[config.mk]
export PLATFORM = sky130hd
export DESIGN_NAME = matrix_prime_row_sums_col_min_max_unit_flat
export DESIGN_NICKNAME = d
export VERILOG_FILES = /design/src/sv/mprs_pkg.sv /design/src/sv/mprs_if.sv /design/src/sv/matrix_prime_row_sums_col_min_max_unit.sv /design/src/sv/mprs_front.sv /design/src/sv/mprs_divider.sv /design/src/sv/mprs_back.sv /design/src/flat_wrapper.sv
export VERILOG_INCLUDE_DIRS = /design/src /design/src/sv
export SDC_FILE = /design/constraint.sdc
export NUM_CORES = 2
export LEC_CHECK = 0
export BUFFER_PORTS_ARGS = -buffer_cell sky130_fd_sc_hd__buf_2
export CAP_MARGIN = 0
export CORE_MARGIN = 4
export CORE_UTILIZATION = 40
export CTS_BUF_LIST = sky130_fd_sc_hd__clkbuf_4
export CTS_CLUSTER_SIZE = 25
export DETAILED_ROUTE_END_ITERATION = 8
export PLACE_DENSITY = 0.65
export SKIP_LAST_GASP = 1
export SLEW_MARGIN = 20
export SYNTH_ARGS = -nofsm -noshare
export SYNTH_HDL_FRONTEND = slang
export SYNTH_SLANG_ARGS = --single-unit
[constraint.sdc]
create_clock -name clk_i -period 14.8 [get_ports clk_i]
set_clock_uncertainty 0.15 [all_clocks]
set_input_delay 2.22 -clock clk_i [delete_from_list [all_inputs] [get_ports clk_i]]
set_output_delay 2.22 -clock clk_i [all_outputs]
set_load 0.02 [all_outputs]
══════
## Work required
What you return must be the lines above that run from the line with "export BUFFER_PORTS_ARGS = -buffer_cell" to the line with "set_input_delay 2.22 -clock", inclusive, each copied exactly.

## Reply
export BUFFER_PORTS_ARGS = -buffer_cell sky130_fd_sc_hd__buf_2
export CAP_MARGIN = 0
export CORE_MARGIN = 4
export CORE_UTILIZATION = 40
export CTS_BUF_LIST = sky130_fd_sc_hd__clkbuf_4
export CTS_CLUSTER_SIZE = 25
export DETAILED_ROUTE_END_ITERATION = 8
export PLACE_DENSITY = 0.65
export SKIP_LAST_GASP = 1
export SLEW_MARGIN = 20
export SYNTH_ARGS = -nofsm -noshare
export SYNTH_HDL_FRONTEND = slang
export SYNTH_SLANG_ARGS = --single-unit
[constraint.sdc]
create_clock -name clk_i -period 14.8 [get_ports clk_i]
set_clock_uncertainty 0.15 [all_clocks]
set_input_delay 2.22 -clock clk_i [delete_from_list [all_inputs] [get_ports clk_i]]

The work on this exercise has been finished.